Hours later I awoke and shivered. Darkness was settling over the clearing, bringing with it the first cooling breaths of air. Adelaide
slept beside me, her long lashes resting on her cheeks, small tangles of hair lifting with the breeze. The shadows camouflaged most of her bruises and cuts, leaving only the image of an innocent, sleeping child. The picture was a lie. Her innocence was gone.
And our mother was gone.
And somewhere in the forest, in a nameless grave, was the body of our baby sister, destroyed and abandoned.

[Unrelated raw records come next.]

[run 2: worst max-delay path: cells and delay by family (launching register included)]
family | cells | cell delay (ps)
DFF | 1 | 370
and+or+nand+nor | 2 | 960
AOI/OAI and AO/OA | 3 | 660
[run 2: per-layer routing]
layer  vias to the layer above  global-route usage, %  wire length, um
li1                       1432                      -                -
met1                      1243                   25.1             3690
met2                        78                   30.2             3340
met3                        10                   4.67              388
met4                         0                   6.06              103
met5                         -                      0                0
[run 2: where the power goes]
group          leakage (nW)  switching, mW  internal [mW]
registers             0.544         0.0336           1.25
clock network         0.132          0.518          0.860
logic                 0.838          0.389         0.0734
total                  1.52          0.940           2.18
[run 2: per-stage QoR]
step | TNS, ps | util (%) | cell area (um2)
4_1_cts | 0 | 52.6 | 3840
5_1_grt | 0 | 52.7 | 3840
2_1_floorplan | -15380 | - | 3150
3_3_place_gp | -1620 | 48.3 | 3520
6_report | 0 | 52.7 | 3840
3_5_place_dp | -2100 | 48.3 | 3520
==> src/uss_pkg.sv <==
/*
 * constants of the synchronous slave serial port: register offsets,
 * bit positions, reset values and character lengths.
 * assumes nothing of its surroundings.
 */
package uss_pkg;
   // ***********************************
   // register offsets on the plain port
   // ***********************************
   localparam int unsigned AW = 3;
   localparam logic [2:0] OFS_RX_STAT = 3'h0;
   localparam logic [2:0] OFS_TX_STAT = 3'h1;
   localparam logic [2:0] OFS_BAUD    = 3'h2;
   localparam logic [2:0] OFS_TX_DATA = 3'h3;
   localparam logic [2:0] OFS_RX_DATA = 3'h4;
   localparam logic [2:0] OFS_INT_EN  = 3'h5;
   localparam logic [2:0] OFS_INT_FLG = 3'h6;
   localparam logic [2:0] OFS_ALT_PIN = 3'h7;
   // receive_status_control bits
   localparam int unsigned B_PORT_EN   = 7;
   localparam int unsigned B_RX_NINE   = 6;
   localparam int unsigned B_SINGLE_RX = 5;
   localparam int unsigned B_CONT_RX   = 4;
   localparam int unsigned B_ADEN      = 3;
   localparam int unsigned B_OVERRUN   = 1;
   localparam int unsigned B_RX_BIT9   = 0;
   // transmit_status_control bits
   localparam int unsigned B_CLK_MST     = 7;
   localparam int unsigned B_TX_NINE     = 6;
   localparam int unsigned B_TX_EN       = 5;
   localparam int unsigned B_SYNC        = 4;
   localparam int unsigned B_SNDB        = 3;
   localparam int unsigned B_BRGH        = 2;
   localparam int unsigned B_SHIFT_EMPTY = 1;
   localparam int unsigned B_TX_BIT9     = 0;
   // baud_control bits
   localparam int unsigned B_RIDL   = 6;
   localparam int unsigned B_CK_POL = 4;
   localparam int unsigned B_B16    = 3;
   localparam int unsigned B_WUE    = 1;
   localparam int unsigned B_ABD    = 0;
   // interrupt enable / flag bits, alternate pin bits
   localparam int unsigned B_PERIPH_IE = 6;
   localparam int unsigned B_RCI       = 5;
   localparam int unsigned B_TXI       = 4;
   localparam int unsigned B_ADT       = 7;
   localparam int unsigned B_ACK       = 2;
   // reset values and character lengths
   localparam logic [7:0] REG_RST  = 8'h00;
   localparam logic [3:0] LEN_8    = 4'h8;
   localparam logic [3:0] LEN_9    = 4'h9;
   localparam logic [1:0] FIFO_DEP = 2'h2;
endpackage
`src/inc/reader_pkg.sv`:
```
// constants for the card reader command handler
`default_nettype none
package reader_pkg;
    localparam logic [7:0] CH_COLON = 8'h3A;
    localparam logic [7:0] CH_CR    = 8'h0D;
    localparam logic [7:0] CH_LF    = 8'h0A;
    localparam logic [7:0] CH_DOT   = 8'h2E;
    localparam logic [7:0] CH_ZERO  = 8'h30;
    localparam logic [7:0] CH_ONE   = 8'h31;
    localparam logic [7:0] CH_N     = 8'h4E;
    localparam logic [7:0] CH_S     = 8'h53;
    localparam logic [7:0] CH_R     = 8'h52;
    localparam logic [7:0] CH_T     = 8'h54;
    localparam logic [7:0] CH_UA    = 8'h41;
    localparam logic [7:0] CH_DIG0  = 8'h30;
    localparam logic [3:0] TYPE_MAX = 4'h6;
    localparam int         MSG_LEN  = 32;
    localparam int         CMD_LEN  = 4;
    // message ids
    localparam logic [2:0] MSG_CRLF  = 3'h0;
    localparam logic [2:0] MSG_INS   = 3'h1;
    localparam logic [2:0] MSG_READ  = 3'h2;
    localparam logic [2:0] MSG_CFG   = 3'h3;
    localparam logic [2:0] MSG_TRK   = 3'h4;
    localparam logic [2:0] MSG_NONE  = 3'h7;
endpackage : reader_pkg
`default_nettype wire

```
`src/verilog/byte_buffer.sv`:
```
// two-entry byte buffer with valid/ready on both sides
`default_nettype none
module byte_buffer #(
    parameter int WIDTH = 8
) (
    input  wire logic             clk,
    input  wire logic             reset,
    input  wire logic [WIDTH-1:0] in_data,
    input  wire logic             in_valid,
    output logic                  in_ready,
    output logic      [WIDTH-1:0] out_data,
    output logic                  out_valid,
    input  wire logic             out_ready
);
    logic [WIDTH-1:0] mem_q [2];
    logic             wr_q;
    logic             rd_q;
    logic [1:0]       cnt_q;
    logic             push;
    logic             pop;

    // full/empty from the occupancy count
    assign in_ready  = (cnt_q != 2'd2);
    assign out_valid = (cnt_q != 2'd0);
    assign push      = in_valid && in_ready;
    assign pop       = out_valid && out_ready;
    assign out_data  = mem_q[rd_q];

    // storage writes
    always_ff @(posedge clk) begin
        if (push) begin
            mem_q[wr_q] <= in_data;
        end
    end

    // pointers and count
    always_ff @(posedge clk) begin
        if (reset) begin
            wr_q  <= 1'b0;
            rd_q  <= 1'b0;
            cnt_q <= 2'd0;
        end else begin
            if (push) wr_q <= ~wr_q;
            if (pop) rd_q <= ~rd_q;
            cnt_q <= cnt_q + {1'b0, push} - {1'b0, pop};
        end
    end
endmodule : byte_buffer
`default_nettype wire

```
`src/verilog/card_reader_cmd.sv`:
```
// serial command interpreter for the card reader: notify, status and event messages
`default_nettype none
// Behaviour
// - notify command clears/sets flag, replies CRLF
// - notify-only mode sends insert and read messages
// - insertion message text, CRLF, no checksum
// - read-complete message text, CRLF, no checksum
// - configuration query returns one status frame
// - configuration frame layout with periods, checksum
// - four sensor characters in fixed order
// - swipe, flush, arrival flags as digits
// - fourth setting is read direction
// - fifth setting is sentinel inclusion
// - three track enables in order
// - reader type as single digit 0-6
// - track query echoes code, groups, checksum
// - track groups in track order
// - group holds data and start detection
// - checksum is two's complement, high first
// - every response ends CR LF
// - push mode pulses track_data_req instead of sending the read message
// - arrival flag restored from storage at power-up
module card_reader_cmd
    import reader_pkg::*;
(
    input  wire logic       clk,
    input  wire logic       reset,
    input  wire logic [7:0] rx_data,
    input  wire logic       rx_valid,
    output logic      [7:0] tx_data,
    output logic            tx_valid,
    input  wire logic       tx_ready,
    input  wire logic       saved_arrival,
    output logic            arrival_message_flag,
    output logic            arrival_save_stb,
    input  wire logic       swipe_push_flag,
    input  wire logic       buffer_flush_flag,
    input  wire logic       read_backward,
    input  wire logic       sentinel_include,
    input  wire logic [2:0] track_enable,
    input  wire logic [3:0] reader_type,
    input  wire logic [3:0] load_sensor_pin,
    input  wire logic [2:0] track_data_seen,
    input  wire logic [2:0] track_start_seen,
    input  wire logic       card_inserted,
    input  wire logic       card_read,
    output logic            track_data_req
);
    typedef enum logic [1:0] {
        RX_IDLE = 2'b00,
        RX_BODY = 2'b01
    } rx_state_t;

    typedef enum logic [1:0] {
        TX_IDLE = 2'b00,
        TX_BODY = 2'b01,
        TX_SUMH = 2'b10,
        TX_SUML = 2'b11
    } tx_state_t;

    rx_state_t      rx_state_q;
    tx_state_t      tx_state_q;
    logic [7:0]     cmd_q [CMD_LEN];
    logic [2:0]     cmd_cnt_q;
    logic [3:0]     sens_meta_q;
    logic [3:0]     sens_q;
    logic           restore_q;
    logic [2:0]     msg_q;
    logic [5:0]     idx_q;
    logic [7:0]     sum_q;
    logic           ins_pend_q;
    logic           read_pend_q;
    logic [2:0]     cmd_msg;
    logic           cmd_done;
    logic [7:0]     cur_byte;
    logic [5:0]     last_idx;
    logic           has_sum;
    logic [7:0]     chk;
    logic [7:0]     buf_data;
    logic           buf_valid;
    logic           buf_ready;

    function automatic logic [7:0] digit(input logic b);
        digit = b ? CH_ONE : CH_ZERO;
    endfunction : digit

    function automatic logic [7:0] hexc(input logic [3:0] n);
        hexc = (n < 4'hA) ? (CH_DIG0 + {4'h0, n}) : (CH_UA + {4'h0, n} - 8'h0A);
    endfunction : hexc

    // sensor pins are asynchronous, two flops before use
    always_ff @(posedge clk) begin
        if (reset) begin
            sens_meta_q <= 4'h0;
            sens_q      <= 4'h0;
        end else begin
            sens_meta_q <= load_sensor_pin;
            sens_q      <= sens_meta_q;
        end
    end

    // command collection: colon starts, CR ends
    always_ff @(posedge clk) begin
        if (reset) begin
            rx_state_q <= RX_IDLE;
            cmd_cnt_q  <= 3'd0;
            for (int i = 0; i < CMD_LEN; i++) cmd_q[i] <= 8'h00;
        end else if (rx_valid) begin
            case (rx_state_q)
                RX_IDLE: begin
                    if (rx_data == CH_COLON) begin
                        rx_state_q <= RX_BODY;
                        cmd_cnt_q  <= 3'd0;
                    end
                end
                RX_BODY: begin
                    if (rx_data == CH_CR) begin
                        rx_state_q <= RX_IDLE;
                    end else if (rx_data == CH_COLON) begin
                        cmd_cnt_q <= 3'd0;
                    end else if (cmd_cnt_q < 3'(CMD_LEN)) begin
                        cmd_q[cmd_cnt_q[1:0]] <= rx_data;
                        cmd_cnt_q             <= cmd_cnt_q + 3'd1;
                    end
                end
                default: rx_state_q <= RX_IDLE;
            endcase
        end
    end

    // decode when the carriage return arrives
    assign cmd_done = rx_valid && (rx_state_q == RX_BODY) && (rx_data == CH_CR);
    always_comb begin
        cmd_msg = MSG_NONE;
        if (cmd_cnt_q == 3'd2 && cmd_q[0] == CH_N) begin
            cmd_msg = MSG_CRLF;
        end else if (cmd_cnt_q == 3'd2 && cmd_q[0] == CH_S && cmd_q[1] == CH_R) begin
            cmd_msg = MSG_CFG;
        end else if (cmd_cnt_q == 3'd2 && cmd_q[0] == CH_S && cmd_q[1] == CH_T) begin
            cmd_msg = MSG_TRK;
        end
    end

    // arrival flag: loaded from saved copy once after reset, then by command
    always_ff @(posedge clk) begin
        if (reset) begin
            arrival_message_flag <= 1'b0;
            arrival_save_stb     <= 1'b0;
            restore_q            <= 1'b1;
        end else begin
            arrival_save_stb <= 1'b0;
            restore_q        <= 1'b0;
            if (restore_q) begin
                arrival_message_flag <= saved_arrival;
            end else if (cmd_done && cmd_cnt_q == 3'd2 && cmd_q[0] == CH_N) begin
                // other argument leaves every setting as it is
                if (cmd_q[1] == CH_ZERO || cmd_q[1] == CH_ONE) begin
                    arrival_message_flag <= (cmd_q[1] == CH_ONE);
                    arrival_save_stb     <= 1'b1;
                end
            end
        end
    end

    // card events latch until the message can go out; set wins over clear
    always_ff @(posedge clk) begin
        if (reset) begin
            ins_pend_q     <= 1'b0;
            read_pend_q    <= 1'b0;
            track_data_req <= 1'b0;
        end else begin
            track_data_req <= 1'b0;
            if (tx_state_q == TX_IDLE && !(cmd_done && cmd_msg != MSG_NONE)
                    && ins_pend_q) begin
                ins_pend_q <= 1'b0;
            end else if (tx_state_q == TX_IDLE && !(cmd_done && cmd_msg != MSG_NONE)
                    && read_pend_q) begin
                read_pend_q <= 1'b0;
            end
            if (card_inserted && arrival_message_flag) begin
                ins_pend_q <= 1'b1;
            end
            if (card_read && arrival_message_flag && !swipe_push_flag) begin
                read_pend_q <= 1'b1;
            end
            if (card_read && arrival_message_flag && swipe_push_flag) begin
                track_data_req <= 1'b1;
            end
        end
    end

    // byte of the current message at the current index
    always_comb begin
        cur_byte = CH_CR;
        last_idx = 6'd1;
        has_sum  = 1'b0;
        case (msg_q)
            MSG_INS: begin
                last_idx = 6'd14;
                case (idx_q)
                    6'd0:  cur_byte = 8'h43;
                    6'd1:  cur_byte = 8'h61;
                    6'd2:  cur_byte = 8'h72;
                    6'd3:  cur_byte = 8'h64;
                    6'd4:  cur_byte = 8'h20;
                    6'd5:  cur_byte = 8'h49;
                    6'd6:  cur_byte = 8'h6E;
                    6'd7:  cur_byte = 8'h73;
                    6'd8:  cur_byte = 8'h65;
                    6'd9:  cur_byte = 8'h72;
                    6'd10: cur_byte = 8'h74;
                    6'd11: cur_byte = 8'h65;
                    6'd12: cur_byte = 8'h64;
                    6'd13: cur_byte = CH_CR;
                    default: cur_byte = CH_LF;
                endcase
            end
            MSG_READ: begin
                last_idx = 6'd11;
                case (idx_q)
                    6'd0:  cur_byte = 8'h54;
                    6'd1:  cur_byte = 8'h72;
                    6'd2:  cur_byte = 8'h61;
                    6'd3:  cur_byte = 8'h63;
                    6'd4:  cur_byte = 8'h6B;
                    6'd5:  cur_byte = 8'h20;
                    6'd6:  cur_byte = 8'h52;
                    6'd7:  cur_byte = 8'h65;
                    6'd8:  cur_byte = 8'h61;
                    6'd9:  cur_byte = 8'h64;
                    6'd10: cur_byte = CH_CR;
                    default: cur_byte = CH_LF;
                endcase
            end
            MSG_CFG: begin
                // body up to the last period; checksum appended after
                last_idx = 6'd19;
                has_sum  = 1'b1;
                case (idx_q)
                    6'd0:  cur_byte = CH_S;
                    6'd1:  cur_byte = CH_R;
                    6'd2:  cur_byte = CH_COLON;
                    6'd3:  cur_byte = digit(sens_q[0]);
                    6'd4:  cur_byte = digit(sens_q[1]);
                    6'd5:  cur_byte = digit(sens_q[2]);
                    6'd6:  cur_byte = digit(sens_q[3]);
                    6'd8:  cur_byte = digit(swipe_push_flag);
                    6'd9:  cur_byte = digit(buffer_flush_flag);
                    6'd10: cur_byte = digit(arrival_message_flag);
                    6'd11: cur_byte = digit(read_backward);
                    6'd12: cur_byte = digit(sentinel_include);
                    6'd14: cur_byte = digit(track_enable[0]);
                    6'd15: cur_byte = digit(track_enable[1]);
                    6'd16: cur_byte = digit(track_enable[2]);
                    6'd18: cur_byte = CH_DIG0 + {4'h0,
                                      (reader_type > TYPE_MAX) ? TYPE_MAX : reader_type};
                    default: cur_byte = CH_DOT;
                endcase
            end
            MSG_TRK: begin
                last_idx = 6'd11;
                has_sum  = 1'b1;
                case (idx_q)
                    6'd0:  cur_byte = CH_S;
                    6'd1:  cur_byte = CH_T;
                    6'd2:  cur_byte = CH_COLON;
                    6'd3:  cur_byte = digit(track_data_seen[0]);
                    6'd4:  cur_byte = digit(track_start_seen[0]);
                    6'd6:  cur_byte = digit(track_data_seen[1]);
                    6'd7:  cur_byte = digit(track_start_seen[1]);
                    6'd9:  cur_byte = digit(track_data_seen[2]);
                    6'd10: cur_byte = digit(track_start_seen[2]);
                    default: cur_byte = CH_DOT;
                endcase
            end
            default: begin
                cur_byte = (idx_q == 6'd0) ? CH_CR : CH_LF;
            end
        endcase
    end

    // two's complement of running sum
    assign chk = 8'h00 - sum_q;

    // transmit sequencer; next message starts only when idle
    always_ff @(posedge clk) begin
        if (reset) begin
            tx_state_q <= TX_IDLE;
            msg_q      <= MSG_NONE;
            idx_q      <= 6'd0;
            sum_q      <= 8'h00;
        end else begin
            case (tx_state_q)
                TX_IDLE: begin
                    idx_q <= 6'd0;
                    sum_q <= 8'h00;
                    if (cmd_done && cmd_msg != MSG_NONE) begin
                        msg_q      <= cmd_msg;
                        tx_state_q <= TX_BODY;
                    end else if (ins_pend_q) begin
                        msg_q      <= MSG_INS;
                        tx_state_q <= TX_BODY;
                    end else if (read_pend_q) begin
                        msg_q      <= MSG_READ;
                        tx_state_q <= TX_BODY;
                    end
                end
                TX_BODY: begin
                    if (buf_ready) begin
                        sum_q <= sum_q + cur_byte;
                        if (idx_q == last_idx) begin
                            idx_q      <= 6'd0;
                            tx_state_q <= has_sum ? TX_SUMH : TX_IDLE;
                        end else begin
                            idx_q <= idx_q + 6'd1;
                        end
                    end
                end
                TX_SUMH: begin
                    if (buf_ready) tx_state_q <= TX_SUML;
                end
                TX_SUML: begin
                    // then CR LF through the plain trailer
                    if (buf_ready) begin
                        msg_q      <= MSG_CRLF;
                        tx_state_q <= TX_BODY;
                    end
                end
                default: tx_state_q <= TX_IDLE;
            endcase
        end
    end

    // byte presented to the buffer
    always_comb begin
        case (tx_state_q)
            TX_SUMH: buf_data = hexc(chk[7:4]);
            TX_SUML: buf_data = hexc(chk[3:0]);
            default: buf_data = cur_byte;
        endcase
    end
    assign buf_valid = (tx_state_q != TX_IDLE);

    // a stalled receiver fills the buffer and freezes the sequencer
    byte_buffer #(
        .WIDTH(8)
    ) u_tx_buf (
        .clk      (clk),
        .reset    (reset),
        .in_data  (buf_data),
        .in_valid (buf_valid),
        .in_ready (buf_ready),
        .out_data (tx_data),
        .out_valid(tx_valid),
        .out_ready(tx_ready)
    );

    // checks
    property p_notify_set;
        @(posedge clk) disable iff (reset)
        (cmd_done && cmd_cnt_q == 3'd2 && cmd_q[0] == CH_N && cmd_q[1] == CH_ONE && !restore_q)
            |=> arrival_message_flag;
    endproperty
    a_notify_set: assert property (p_notify_set) else $error("notify set failed");

    property p_notify_bad;
        @(posedge clk) disable iff (reset)
        (cmd_done && cmd_q[0] == CH_N && cmd_q[1] != CH_ZERO && cmd_q[1] != CH_ONE
            && !restore_q) |=> $stable(arrival_message_flag);
    endproperty
    a_notify_bad: assert property (p_notify_bad) else $error("bad argument changed flag");

    property p_ins_first;
        @(posedge clk) disable iff (reset)
        (tx_state_q == TX_BODY && msg_q == MSG_INS && idx_q == 6'd0) |-> buf_data == 8'h43;
    endproperty
    a_ins_first: assert property (p_ins_first) else $error("insert message start wrong");

    property p_read_pend;
        @(posedge clk) disable iff (reset)
        (card_read && arrival_message_flag && !swipe_push_flag) |=> read_pend_q;
    endproperty
    a_read_pend: assert property (p_read_pend) else $error("read event lost");

    property p_push_req;
        @(posedge clk) disable iff (reset)
        (card_read && arrival_message_flag && swipe_push_flag)
            |=> track_data_req && !$rose(read_pend_q);
    endproperty
    a_push_req: assert property (p_push_req) else $error("push mode wrong");

    property p_sum_after_body;
        @(posedge clk) disable iff (reset)
        (tx_state_q == TX_SUML && buf_ready) |=> (tx_state_q == TX_BODY && msg_q == MSG_CRLF);
    endproperty
    a_sum_after_body: assert property (p_sum_after_body) else $error("no trailer");

    property p_sum_hi;
        @(posedge clk) disable iff (reset)
        (tx_state_q == TX_SUMH) |-> buf_data == hexc(4'((8'h00 - sum_q) >> 4));
    endproperty
    a_sum_hi: assert property (p_sum_hi) else $error("checksum digit wrong");

    property p_cfg_type;
        @(posedge clk) disable iff (reset)
        (tx_state_q == TX_BODY && msg_q == MSG_CFG && idx_q == 6'd18)
            |-> buf_data >= CH_ZERO && buf_data <= 8'h36;
    endproperty
    a_cfg_type: assert property (p_cfg_type) else $error("type digit out of range");
endmodule : card_reader_cmd
`default_nettype wire

```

I had no more tears. I closed my eyes and burned the impression of Ruth’s sweet face into my heart.
“Don’t forget me,”
she whispered.
“That would be impossible,”
I assured her, smiling weakly at the thought.
That had been Ruth’s gift: the way she could coax a smile from even the bitterest person. I thought of how she had once brought me a broken bird, trusting me to fix the damage. She had wept for its tiny soul when I explained I couldn’t save the creature. I remembered so many things and let the memories trickle like a river through my mind. How she laughed, how she sang, how she danced. Her murderers were dead, but their lives could never be equal payment for hers. They were nothing. Ruth was everything.
I looked up as the leaves near my head crackled under the feet of an Indian woman, about the same age as I was. She smiled and sat beside me, then smoothed the hair back from my forehead as if I were a child. She hummed a strange lullaby, and the forest voices of early evening joined her. I thought I heard Ruth’s sweet voice singing among them, but couldn’t be sure. I closed my eyes and let the music rock me to sleep.
PART 2: ANDREW
The Search
Sunny days like this were rare in the Highlands, and the beckoning warmth made indoor work almost unbearable for a twelve-year-old boy. The air inside Invergarry Castle’s stable was hot and sticky, something that didn’t often bother him. Usually the weather was so cold it wasn’t a problem. Today, though, he couldn’t help wondering why the builders hadn’t had a tiny thought for the poor stable boys. After all, it was 1738. Over the past hundred years, they’d already rebuilt the place twice after the English had taken it apart.
Andrew’s mouth was dry from working in the dust, and the midges were biting terribly, buzzing over his head in clouds as he cleaned the stalls, lighting on his neck and cheeks. He considered running to the other side of the castle when he was done, just so he could climb down the rocky shelves and jump into the freezing, bottomless waters of Loch Lomond. Then he remembered he had other plans.
He finished mucking out the last stall, then tossed in fresh straw
with a pitchfork taller than he was. A chestnut mare lolled against the wall on three legs, waiting for him to finish.
“That’s better then, is it?” Andrew asked her. “Certainly smells better.”